Dataset entries:
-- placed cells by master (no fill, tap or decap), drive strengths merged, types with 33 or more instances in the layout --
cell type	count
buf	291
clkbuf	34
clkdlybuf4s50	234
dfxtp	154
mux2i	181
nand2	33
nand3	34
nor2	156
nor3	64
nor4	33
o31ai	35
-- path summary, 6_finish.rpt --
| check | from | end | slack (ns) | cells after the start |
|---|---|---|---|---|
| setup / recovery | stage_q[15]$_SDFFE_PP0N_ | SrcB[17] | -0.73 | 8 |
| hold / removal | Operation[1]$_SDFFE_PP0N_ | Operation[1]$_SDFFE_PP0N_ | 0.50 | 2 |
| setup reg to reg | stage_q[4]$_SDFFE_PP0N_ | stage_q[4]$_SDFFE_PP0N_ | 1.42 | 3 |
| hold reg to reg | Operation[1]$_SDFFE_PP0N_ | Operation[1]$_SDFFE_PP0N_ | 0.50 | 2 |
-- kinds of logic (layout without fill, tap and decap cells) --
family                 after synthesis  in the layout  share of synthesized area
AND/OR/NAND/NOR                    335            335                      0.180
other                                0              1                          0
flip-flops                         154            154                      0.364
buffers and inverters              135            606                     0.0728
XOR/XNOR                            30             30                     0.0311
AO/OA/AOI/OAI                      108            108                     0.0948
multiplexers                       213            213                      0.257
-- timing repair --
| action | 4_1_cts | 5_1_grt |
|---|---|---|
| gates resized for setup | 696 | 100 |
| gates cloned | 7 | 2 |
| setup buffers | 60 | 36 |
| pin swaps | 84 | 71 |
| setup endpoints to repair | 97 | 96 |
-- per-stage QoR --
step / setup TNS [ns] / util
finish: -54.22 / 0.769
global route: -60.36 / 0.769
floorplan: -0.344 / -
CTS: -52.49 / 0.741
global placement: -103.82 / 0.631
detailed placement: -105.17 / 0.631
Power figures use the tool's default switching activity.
**config.mk**
```make
export PLATFORM = sky130hd
export DESIGN_NAME = keypad_scanner
export DESIGN_NICKNAME = d
export VERILOG_FILES = /design/src/rtl/keypad_scanner.sv
export SDC_FILE = /design/constraint.sdc
export NUM_CORES = 1
export LEC_CHECK = 0
export CAP_MARGIN = 20
export CORE_MARGIN = 10
export CORE_UTILIZATION = 52
export CTS_BUF_LIST = sky130_fd_sc_hd__clkbuf_8 sky130_fd_sc_hd__clkbuf_16
export CTS_CLUSTER_SIZE = 25
export DETAILED_ROUTE_END_ITERATION = 6
export HOLD_SLACK_MARGIN = 0.15
export PLACE_DENSITY_LB_ADDON = 0.05
export SLEW_MARGIN = 40
export SYNTH_ARGS = -nofsm -noshare
export SYNTH_HDL_FRONTEND = slang
export SYNTH_SLANG_ARGS = --single-unit
```
**constraint.sdc**
```tcl
create_clock -name clk -period 1.8 [get_ports clk]
set_input_delay 0.45 -clock clk [delete_from_list [all_inputs] [get_ports clk]]
set_output_delay 0.45 -clock clk [all_outputs]
set_load 0.01 [all_outputs]
```
File: config.mk
export PLATFORM = sky130hd
export DESIGN_NAME = regfile_param
export DESIGN_NICKNAME = d
export VERILOG_FILES = /design/src/rtl/regfile_param.sv
export SDC_FILE = /design/constraint.sdc
export NUM_CORES = 1
export LEC_CHECK = 0
export CAP_MARGIN = 20
export CORE_ASPECT_RATIO = 1.75
export CORE_MARGIN = 5
export CORE_UTILIZATION = 61
export DETAILED_ROUTE_END_ITERATION = 10
export PLACE_DENSITY = 0.86
export SYNTH_ARGS = -nofsm -noshare
export SYNTH_HDL_FRONTEND = slang
export SYNTH_SLANG_ARGS = --single-unit
File: constraint.sdc
create_clock -name Clock -period 11.1 [get_ports Clock]
set_input_delay 2.22 -clock Clock [delete_from_list [all_inputs] [get_ports Clock]]
set_output_delay 2.22 -clock Clock [all_outputs]
set_load 0.005 [all_outputs]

▶ **WHAT TO WORK ON**
Above are the entries. Quote exactly the lines from the one bearing "floorplan: -0.344 /" through the one bearing "detailed placement: -105.17 / 0.631".

▶ **ANSWER SECTION**
floorplan: -0.344 / -
CTS: -52.49 / 0.741
global placement: -103.82 / 0.631
detailed placement: -105.17 / 0.631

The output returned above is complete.